Collected data -
[Start of Attachment]
## config.mk

```make
export PLATFORM = sky130hd
export DESIGN_NAME = logic_unit_arbiter
export DESIGN_NICKNAME = d
export VERILOG_FILES = /design/src/rtl/logic_unit_arbiter.sv
export SDC_FILE = /design/constraint.sdc
export NUM_CORES = 1
export LEC_CHECK = 0
export BUFFER_PORTS_ARGS = -buffer_cell sky130_fd_sc_hd__buf_2
export CAP_MARGIN = 15
export CORE_MARGIN = 3
export CORE_UTILIZATION = 45
export CTS_BUF_LIST = sky130_fd_sc_hd__clkbuf_4 sky130_fd_sc_hd__clkbuf_8
export DETAILED_ROUTE_END_ITERATION = 10
export GPL_TIMING_DRIVEN = 0
export PLACE_DENSITY = 0.79
export SETUP_SLACK_MARGIN = 0.5
export SLEW_MARGIN = 20
export SYNTH_ARGS = -nofsm -noshare
export SYNTH_HDL_FRONTEND = slang
export SYNTH_SLANG_ARGS = --single-unit
```

## constraint.sdc

```tcl
create_clock -name clk -period 1.7 [get_ports clk]
set_input_delay 0.255 -clock clk [delete_from_list [all_inputs] [get_ports clk]]
set_output_delay 0.255 -clock clk [all_outputs]
set_load 0.01 [all_outputs]
```

## src/rtl/logic_unit_arbiter.sv

```systemverilog
// Round-robin arbiter that time-shares one bitwise logic unit (OR/AND/XOR/NAND)
// among NREQ requesters, with a valid/ready request side and a held, tagged response.
module logic_unit_arbiter #(
  parameter int WIDTH = 8,
  parameter int NREQ  = 4
) (
  input  logic                       clk,
  input  logic                       reset_n,
  input  logic [NREQ-1:0]            req_valid,
  output logic [NREQ-1:0]            req_ready,
  input  logic [2*NREQ-1:0]          req_op,
  input  logic [WIDTH*NREQ-1:0]      req_inA,
  input  logic [WIDTH*NREQ-1:0]      req_inB,
  output logic                       rsp_valid,
  input  logic                       rsp_ready,
  output logic [$clog2(NREQ)-1:0]    rsp_id,
  output logic [WIDTH-1:0]           rsp_out,
  output logic                       busy
);

  localparam int IDW = $clog2(NREQ);

  typedef enum logic [1:0] {
    ST_IDLE = 2'b00,
    ST_EXEC = 2'b01,
    ST_RESP = 2'b10
  } state_e;

  state_e             state_q, state_d;
  logic [IDW-1:0]     rr_ptr_q, rr_ptr_d;
  logic [1:0]         op_q, op_d;
  logic [WIDTH-1:0]   a_q, a_d;
  logic [WIDTH-1:0]   b_q, b_d;
  logic [IDW-1:0]     id_q, id_d;
  logic               rsp_valid_q, rsp_valid_d;
  logic [IDW-1:0]     rsp_id_q, rsp_id_d;
  logic [WIDTH-1:0]   rsp_out_q, rsp_out_d;

  logic               grant_found_s;
  logic [IDW-1:0]     grant_idx_s;
  logic [NREQ-1:0]    ready_s;

  // Bitwise function of the shared logic array: 00 OR, 01 AND, 10 XOR, 11 NAND.
  function automatic logic [WIDTH-1:0] logic_fn(
    input logic [1:0]       op,
    input logic [WIDTH-1:0] a,
    input logic [WIDTH-1:0] b
  );
    logic [WIDTH-1:0] r;
    case (op)
      2'b00:   r = a | b;
      2'b01:   r = a & b;
      2'b10:   r = a ^ b;
      2'b11:   r = ~(a & b);
      default: r = {WIDTH{1'b0}};
    endcase
    return r;
  endfunction

  // Round-robin search: first valid requester starting at rr_ptr, wrapping modulo NREQ.
  always_comb begin
    grant_found_s = 1'b0;
    grant_idx_s   = {IDW{1'b0}};
    for (int k = 0; k < NREQ; k++) begin
      if (!grant_found_s && req_valid[(int'(rr_ptr_q) + k) % NREQ]) begin
        grant_found_s = 1'b1;
        grant_idx_s   = IDW'((int'(rr_ptr_q) + k) % NREQ);
      end else begin
        grant_found_s = grant_found_s;
      end
    end
  end

  // Only the granted requester sees ready, and only while idle and out of reset.
  always_comb begin
    ready_s = {NREQ{1'b0}};
    if (reset_n && (state_q == ST_IDLE) && grant_found_s) begin
      ready_s[grant_idx_s] = 1'b1;
    end else begin
      ready_s = {NREQ{1'b0}};
    end
  end

  // Next-state logic for the IDLE -> EXEC -> RESP sequencer.
  always_comb begin
    state_d     = state_q;
    rr_ptr_d    = rr_ptr_q;
    op_d        = op_q;
    a_d         = a_q;
    b_d         = b_q;
    id_d        = id_q;
    rsp_valid_d = rsp_valid_q;
    rsp_id_d    = rsp_id_q;
    rsp_out_d   = rsp_out_q;
    case (state_q)
      ST_IDLE: begin
        if (grant_found_s) begin
          op_d     = req_op[2*int'(grant_idx_s) +: 2];
          a_d      = req_inA[WIDTH*int'(grant_idx_s) +: WIDTH];
          b_d      = req_inB[WIDTH*int'(grant_idx_s) +: WIDTH];
          id_d     = grant_idx_s;
          rr_ptr_d = IDW'((int'(grant_idx_s) + 1) % NREQ);
          state_d  = ST_EXEC;
        end else begin
          state_d  = ST_IDLE;
        end
      end
      ST_EXEC: begin
        rsp_out_d   = logic_fn(op_q, a_q, b_q);
        rsp_id_d    = id_q;
        rsp_valid_d = 1'b1;
        state_d     = ST_RESP;
      end
      ST_RESP: begin
        // Returning to IDLE here means no accept can coincide with the response handshake.
        if (rsp_ready) begin
          rsp_valid_d = 1'b0;
          state_d     = ST_IDLE;
        end else begin
          state_d     = ST_RESP;
        end
      end
      default: begin
        rsp_valid_d = 1'b0;
        state_d     = ST_IDLE;
      end
    endcase
  end

  // State, captured operation and response registers.
  always_ff @(posedge clk or negedge reset_n) begin
    if (!reset_n) begin
      state_q     <= ST_IDLE;
      rr_ptr_q    <= {IDW{1'b0}};
      op_q        <= 2'b00;
      a_q         <= {WIDTH{1'b0}};
      b_q         <= {WIDTH{1'b0}};
      id_q        <= {IDW{1'b0}};
      rsp_valid_q <= 1'b0;
      rsp_id_q    <= {IDW{1'b0}};
      rsp_out_q   <= {WIDTH{1'b0}};
    end else begin
      state_q     <= state_d;
      rr_ptr_q    <= rr_ptr_d;
      op_q        <= op_d;
      a_q         <= a_d;
      b_q         <= b_d;
      id_q        <= id_d;
      rsp_valid_q <= rsp_valid_d;
      rsp_id_q    <= rsp_id_d;
      rsp_out_q   <= rsp_out_d;
    end
  end

  assign req_ready = ready_s;
  assign rsp_valid = rsp_valid_q;
  assign rsp_id    = rsp_id_q;
  assign rsp_out   = rsp_out_q;
  assign busy      = (state_q != ST_IDLE);

endmodule

```

==> metrics.md, run 1 <==
| Metric | Value |
|---|---|
| Status | `finished with violations` |
| Failing checks | `setup timing` |
| CTS root buffer | `clkbuf_8` |
| Synth Net Count | `357` |
| Slew headroom | `42.7%` |
| H-tree depth | `2` |
| Rows | `25` |
| Post-Layout Inst Area | `around 3500 um2` |
| Met1 Track Usage GR | `between 20 and 30%` |
| R2R cell count | `9` |
| R2R Path Start | `rr_ptr_q[0]$_DFFE_PN0P_` |
| RSZ-0062 raised after global routing | `yes` |
| Sequential share of the synthesized area | `roughly two fifths` |
| Final setup margin | `-0.285 ns` |
| Vias in the first global route | `2,507` |
| Layout fillers | `~330` |
| Placed cells | `roughly 420` |
| Synth Register Bits | `35` |
| Synth top area share | `just under 40%` |
| Max IR drop VDD | `0.927 mV` |
| Clock Latency Late Sink | `around 0.30 ns` |
| # clock sinks | `35` |
| Primary FF master, synth | `dfrtp_1` |
| Initial antenna violation count | `0` |
| Commonest cells post-synth | `nand2_1 (42), dfrtp_1 (35), o21ai_0 (25)` |
| Crit path launch type | `flip-flop` |
| Detail Route Antenna Nets | `0` |
| Crit Reg-Reg Endpoint | `id_q[1]$_DFFE_PN0P_` |
| Worst Max-Slew Pin Slew | `0.860 ns` |
| Post-Synth XOR/XNOR Area | `3.10%` |
| Vias per cell | `approximately 5.6` |
| Area leader, netlist | `dfrtp_1` |
| CTS clk-pin slew, worst paths | `approximately 0.070 ns` |
| Largest net degree at the start of global routing | `40` |
| IO Pins | `95` |
| Drt drc | `0` |
| Overall routing resource usage | `24.8%` |
| Leak | `between 1.5 and 2 nW` |
| Fin cells | `between 400 and 500` |
| Compound-Gate Fraction of Synth Area | `23.9%` |
| Met3 GRT Util | `under 10%` |
| Min Tclk post-route | `about 2.0 ns` |
| CTS Hold Bufs | `0` |
| Area grow syn2layout | `56.8%` |
| Critical Path End Type | `flip-flop` |
| Final period util | `117%` |
| Total gr overflow | `0` |
| Max Cap Viol | `0` |
| Crit-path max FO | `5` |
| Number of port buffers | `93` |
| Pwr/cell area | `1920 nW/um2` |
| Post-synth EDFFs | `0` |
| DR vias | `about 2.6k` |
| Die Area | `a little under 6000 um2` |
| Post-synthesis mux area share | `2.88%` |
| Die Ht | `76.9 um` |
| Ys Warns | `0` |
| CTS Buf Count | `5` |
| Distinct cells, synth | `34` |
| Ant. Diodes | `0` |
| Setup violations, final | `26` |
| Fmax | `0.504 GHz` |
| Dpl cell area | `~2900 um2` |
| Hold Crit Class | `primary input to async pin` |
| Core ar. | `~4800 um2` |
| Synth Area in Simple Gates | `around 14%` |
| First drt pass iteration count | `7` |
| Initial DRC count | `around 280` |
| Die W | `~77 um` |
| Post-Syn Area per Cell | `between 8 and 9 um2` |
| Post-DR wirelength/cell | `16.8 um` |
| First-pass GRT wire length | `11,700 um` |
| Area contributors post-synth | `dfrtp_1 (39%), ha_1 (8.9%), a222oi_1 (8.0%)` |
| Worst EP required | `around 1.9 ns` |
| Max clock buf depth | `2` |
| Largest family of logic cells by synthesized area | `compound AO/OA/AOI/OAI gates` |
| Area share of fa/ha/maj cells after synthesis | `under 10%` |
| Gpl congestion | `around 0.85` |
| Final count of hold timing violations | `0` |
| Ys async rst share | `between 90% and 100%` |
| DRT Wirelength | `7710 um` |
| Dpl hpwl | `4820 um` |
| Busiest grt layer | `met2` |
| Clock Skew | `0.00661 ns` |
| Initial Utilization | `about 47%` |
| Most frequent cell after synthesis | `nand2_1` |
| CTS tree | `yes` |
| R2R setup slack | `-0.29 ns` |
| Layout cell share with drive strength beyond 1 | `between 50% and 60%` |
| Fin. max-slew vios | `0` |
| Worst Setup Path Type | `flip-flop to flip-flop` |
| Nets | `487` |
| Post-Syn Area | `roughly 2300 um2` |
| GR Util met2 | `between 40% and 50%` |
| Data arrival, critical path | `roughly 2.2 ns` |
| Cells after Synth | `between 200 and 300` |
[layout by cell type, fill, tap and decap left out, types with 2 or more instances in the layout]
cell type / count
a222oi_1: 18
xnor2_1: 3
nand2_2: 3
o21ai_0: 2
clkbuf_8: 10
mux2_2: 3
xnor2_2: 4
and3_4: 4
o21ai_1: 19
ha_1: 9
buf_4: 18
dfrtp_1: 34
nor3_2: 2
a31oi_1: 18
ha_2: 3
buf_2: 91
nor2_1: 23
clkbuf_4: 2
nand2b_1: 2
mux2i_1: 2
inv_1: 11
buf_8: 5
inv_2: 9
a21oi_2: 2
a21oi_1: 3
o21ai_2: 4
buf_6: 21
ha_4: 4
nand2_1: 39
[state kept, by name, indices dropped and copies added, names as in the netlist]
name / flops
a_q: 8
b_q: 8
rsp_out: 8
id_q: 2
op_q: 2
rr_ptr_q: 2
rsp_id: 2
state_q: 2
rsp_valid: 1
[routing by layer]
layer | wire length [um] | vias up
met1 | 2900 | 1225
met5 | 0 | -
li1 | - | 1202
met4 | 210 | 0
met3 | 467 | 20
met2 | 4130 | 114
[cells by family (layout without fill, tap and decap cells)]
logic type                 after synthesis  in the layout
adders and majority gates               16             16
AOI/OAI and AO/OA                       77             77
DFF                                     35             35
buffers and inverters                   42            173
xor gates and xnor gates                 8              8
and+or+nand+nor                         78             78
muxes                                    6              6
[what timing repair did]
action | CTS | global route
gates resized for setup | 48 | 51
setup buffers | 23 | 6
pin swaps | 11 | 21
endpoints found under the setup margin | 39 | 38
cloned | 1 | 0
[worst max-delay path, cell delays in order, from the launching register on]
cell,delay [ns]
dfrtp_2,0.41
nand2b_1,0.10
buf_4,0.15
buf_6,0.11
buf_6,0.10
buf_6,0.10
buf_6,0.11
and2_4,0.14
o32a_4,0.38
mux2_4,0.27
[how the worst max path moves through the flow]
| stage | end | cells past startpoint | start | slack [ns] |
|---|---|---|---|---|
| 6_report | id_q[1]$_DFFE_PN0P_ | 9 | rr_ptr_q[0]$_DFFE_PN0P_ | -0.29 |
| 3_3_place_gp | req_ready[0] | 7 | req_valid[1] | -0.16 |
| 2_1_floorplan | a_q[2]$_DFFE_PN0P_ | 7 | rr_ptr_q[1]$_DFFE_PN0P_ | 0.06 |
| 4_1_cts | req_ready[0] | 8 | rr_ptr_q[1]$_DFFE_PN0P_ | -0.26 |
| 5_1_grt | req_ready[0] | 8 | rr_ptr_q[1]$_DFFE_PN0P_ | -0.32 |
| 3_5_place_dp | req_ready[0] | 7 | req_valid[1] | -0.20 |
[where the power goes]
group | internal [W] | total [W] | switching [W]
registers | 0.00128 | 0.00161 | 0.000333
clock network | 0.000320 | 0.000631 | 0.000311
logic | 0.00233 | 0.00457 | 0.00223
[per-stage QoR]
stage               setup TNS (ns)  worst slack (ns)  power, W  util (%)  hold slack [ns]
floorplan                        0            0.0643   0.00381         -          -0.0406
global placement            -0.775            -0.162   0.00455      60.7            0.391
detailed placement           -1.19            -0.202   0.00470      60.7            0.401
CTS                          -3.38            -0.263   0.00609      70.3            0.102
global route                 -6.11            -0.324   0.00731      74.1            0.142
finish                       -4.25            -0.285   0.00681      74.1           0.0658
[cell type report]
class	instances	area (um2)	share of cell area (%)
inverters	21	83.8	2.36
clock buffers	7	83.8	2.36
multi-input cells	185	1390	39.1
clock inverters	1	5.00	0.141
plain buffers	21	249	7.02
repair buffers	123	776	21.9
well taps	67	83.8	2.36
flip-flops and latches	35	877	24.7
Power figures use the tool's default switching activity.
==> run 2, diff against run 1 <==
--- a/config.mk
+++ b/config.mk
@@ -6,12 +6,12 @@
 export NUM_CORES = 1
 export LEC_CHECK = 0
-export BUFFER_PORTS_ARGS = -buffer_cell sky130_fd_sc_hd__buf_2
 export CAP_MARGIN = 15
 export CORE_MARGIN = 3
-export CORE_UTILIZATION = 45
+export CORE_UTILIZATION = 50
 export CTS_BUF_LIST = sky130_fd_sc_hd__clkbuf_4 sky130_fd_sc_hd__clkbuf_8
 export DETAILED_ROUTE_END_ITERATION = 10
+export DONT_BUFFER_PORTS = 1
 export GPL_TIMING_DRIVEN = 0
-export PLACE_DENSITY = 0.79
+export PLACE_DENSITY = 0.68
 export SETUP_SLACK_MARGIN = 0.5
 export SLEW_MARGIN = 20
==> constraint.sdc (replaced) <==
create_clock -name clk -period 1.7 [get_ports clk]
set_input_delay 0.34 -clock clk [delete_from_list [all_inputs] [get_ports clk]]
set_output_delay 0.34 -clock clk [all_outputs]
set_load 0.01 [all_outputs]
==> run 2 against run 1 <==
The flow still finishes with violations (setup timing). First-iteration DRC count down 50%. Clock-buffer cell count unchanged. Fmax down 0.96%. Final area down 14%. Sequential share of layout area up 4.1 points. Global-route usage down 0.90 points. Non-clock buffer count down 87. Power down 8.7%. Routed wire length down 17%. Clock skew down 0.0030 ns. Critical path depth down 2. Cell count down 23%. Critical path type is now flip-flop to output port.
==> metrics.md, run 2 (same netlist as run 1, synthesis figures left out) <==
| Metric | Value |
|---|---|
| Status | `finished with violations` |
| Failing checks | `setup timing` |
| Gpl congestion | `0.814` |
| Initial antenna violation count | `0` |
| Crit-path max FO | `7` |
| R2R setup slack | `-0.26 ns` |
| Most frequent cells in the layout | `nand2_1 (40), dfrtp_1 (34), nor2_1 (23)` |
| Clock Latency Late Sink | `between 0.2 and 0.3 ns` |
| Die Ht | `~73 um` |
| Overall routing resource usage | `23.9%` |
| Cells on Worst Hold Path | `2` |
| Max IR drop VDD | `roughly 1.2 mV` |
| Core ar. | `~4200 um2` |
| Critical Path End Type | `output port` |
| Detail Route Antenna Nets | `0` |
| Hold_sp | `req_inB[16]` |
| CTS Buf Count | `5` |
| Largest net degree at the start of global routing | `36` |
| Internal power | `~0.0037 W` |
| Worst EP required | `1.36 ns` |
| Fmax | `0.499 GHz` |
| Final hold slack | `0.187 ns` |
| CTS tree | `yes` |
| Slew headroom | `a little under three quarters` |
| Net Switching | `between 0.002 and 0.003 W` |
| # clock sinks | `35` |
| Number of port buffers | `0` |
| Crit Reg-Reg Endpoint | `a_q[6]$_DFFE_PN0P_` |
| Die W | `73.2 um` |
| Dpl hpwl | `4210 um` |
| R2R cell count | `9` |
| RSZ-0062 raised after global routing | `yes` |
| Endpoint, Worst Hold | `b_q[0]$_DFFE_PN0P_` |
| Crit path launch type | `flip-flop` |
| Max Cap Viol | `0` |
| Data arrival, critical path | `around 1.7 ns` |
| Pwr/cell area | `2040 nW/um2` |
| FF+latch area | `between 800 and 900 um2` |
| Worst Max-Slew Pin Slew | `~0.43 ns` |
| Leak | `about 1.4 nW` |
| Combinational power share | `a little over three fifths` |
| Min Tclk post-route | `~2 ns` |
| Layout fillers | `around 320` |
| R2R Path Start | `rr_ptr_q[1]$_DFFE_PN0P_` |
| Overall Power | `~0.0062 W` |
| IO Pins | `95` |
| Area grow syn2layout | `34.6%` |
| Initial DRC count | `~140` |
| Layout cell share with drive strength beyond 1 | `31.4%` |
| Total gr overflow | `0` |
| Vias per cell | `5.88` |
| Initial Utilization | `between 50% and 60%` |
| Nets | `400` |
| DRT Wirelength | `around 6400 um` |
| First-pass GRT wire length | `roughly 9600 um` |
| Clock power frac | `around a tenth` |
| Area of the multi-input gates | `1330 um2` |
| Fin. max-slew vios | `0` |
| Drt drc | `0` |
| CTS clk-pin slew, worst paths | `roughly 0.070 ns` |
| Post-DR wirelength/cell | `18.0 um` |
| H-tree depth | `2` |
| Placed cells | `around 310` |
| Switching Share | `between 40 and 50%` |
| Clock Skew | `between 0.003 and 0.004 ns` |
| Ant. Diodes | `0` |
| Hold Crit Class | `primary input to flip-flop` |
| Leading cell type in the layout, fill and taps excluded | `nand2_1` |
| CTS root buffer | `clkbuf_8` |
| Die Area | `between 5000 and 6000 um2` |
| Setup violations, final | `22` |
| Flop pwr share | `between 20% and 30%` |
| Final count of hold timing violations | `0` |
| Rows | `23` |
| First drt pass iteration count | `5` |
| Fin cells | `between 300 and 400` |
| Final period util | `118%` |
| DR vias | `2,095` |
| Final setup margin | `-0.305 ns` |
| Worst Setup Path Type | `flip-flop to output port` |
| Vias in the first global route | `1,978` |
| Max clock buf depth | `2` |
==> run 2: changes by cell type in the layout (fill, tap and decap cells not counted), moves of 3 or more <==
cell / change
ha_1: +6
inv_2: -6
o21ai_1: +3
inv_1: +5
buf_2: -90
ha_4: -3
ha_2: -3
xnor2_1: +3
xnor2_2: -3
buf_4: +3
==> run 2: metrics by stage <==
step | setup slack [ns] | setup TNS, ns | instance area [um2] | util [%]
global route | -0.383 | -5.76 | 3040 | 72.9
floorplan | 0.0984 | 0 | 2360 | -
CTS | -0.260 | -2.58 | 2850 | 68.3
finish | -0.305 | -3.80 | 3040 | 72.9
global placement | -0.126 | -0.650 | 2430 | 58.1
detailed placement | -0.123 | -0.654 | 2430 | 58.1
==> run 2: worst max path at each step <==
stage,from,to,slack [ns],depth (start not counted)
final,rr_ptr_q[1]$_DFFE_PN0P_,req_ready[0],-0.30,7
after global routing,rr_ptr_q[0]$_DFFE_PN0P_,req_ready[2],-0.38,4
after CTS,rr_ptr_q[0]$_DFFE_PN0P_,req_ready[2],-0.26,4
after detailed placement,rr_ptr_q[0]$_DFFE_PN0P_,a_q[6]$_DFFE_PN0P_,-0.12,7
after global placement,rr_ptr_q[0]$_DFFE_PN0P_,a_q[6]$_DFFE_PN0P_,-0.13,7
after floorplan,rr_ptr_q[1]$_DFFE_PN0P_,a_q[2]$_DFFE_PN0P_,0.1,7
==> run 2: power by group through the flow <==
stage / logic, W / registers [W] / clock network [W]
after global routing: 0.00435 / 0.00175 / 0.000669
final: 0.00391 / 0.00168 / 0.000631
after detailed placement: 0.00267 / 0.00169 / 0
after floorplan: 0.00222 / 0.00159 / 0
after CTS: 0.00333 / 0.00168 / 0.000631
after global placement: 0.00263 / 0.00167 / 0
==> run 2: timing repair <==
| item | 4_1_cts | 5_1_grt |
|---|---|---|
| hold endpoints to repair | 35 | 0 |
| pin swaps | 15 | 23 |
| setup endpoints to repair | 39 | 37 |
| gates cloned | 4 | 1 |
| buffers inserted | 20 | 9 |
| gates resized for setup | 38 | 46 |
| hold buffers | 2 | 0 |
==> run 2: layout make-up <==
type	instances	area share [%]
buffer	21	8.18
timing repair buffer	36	11.6
clock buffer	7	2.75
tap	50	2.06
inverter	21	2.84
multi-input combinational	185	43.6
sequential	35	28.8
clock inverter	1	0.164
==> run 2: worst max-delay path, cell delays in order, from the launching register on <==
cell and delay, ns:
dfrtp_1 0.38, buf_6 0.14, inv_6 0.06, nor3_2 0.04, a311o_1 0.31, buf_6 0.15, buf_8 0.12, and3_4 0.15
==> run 2: routing by layer <==
metal	vias up	global-route usage (%)	wire length, um
met5	-	0	0
met4	0	8.20	108
met3	12	7.02	494
met2	100	38.3	3220
met1	960	30.5	2600
li1	1023	-	-
==> run 3, diff against run 2 <==
CTS_BUF_LIST = unset   (was sky130_fd_sc_hd__clkbuf_4 sky130_fd_sc_hd__clkbuf_8)
GPL_TIMING_DRIVEN = unset   (was 0)
==> run 3 against run 2 <==
The flow still finishes with violations (setup timing). Core utilization is 3.3 points lower. Sequential share of layout area is 1.4 points higher. Sequential power is 5% higher. Power down 5.2%. Clock power down 7.0%. Non-clock buffer count fell by 11. Final area fell by 4.5%. Combinational power shrank 9.5%. Fmax rose by 5.6%. Largest cell class unchanged. Die area unchanged. First-iteration DRC count is 22% higher. Sequential cell count stayed put.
[End of Attachment]
WORK TO BE COMPLETED -
Lines in the records that hold "layer" should be tallied, with the total given on its own.

SOLUTION TO THE EXERCISE -
4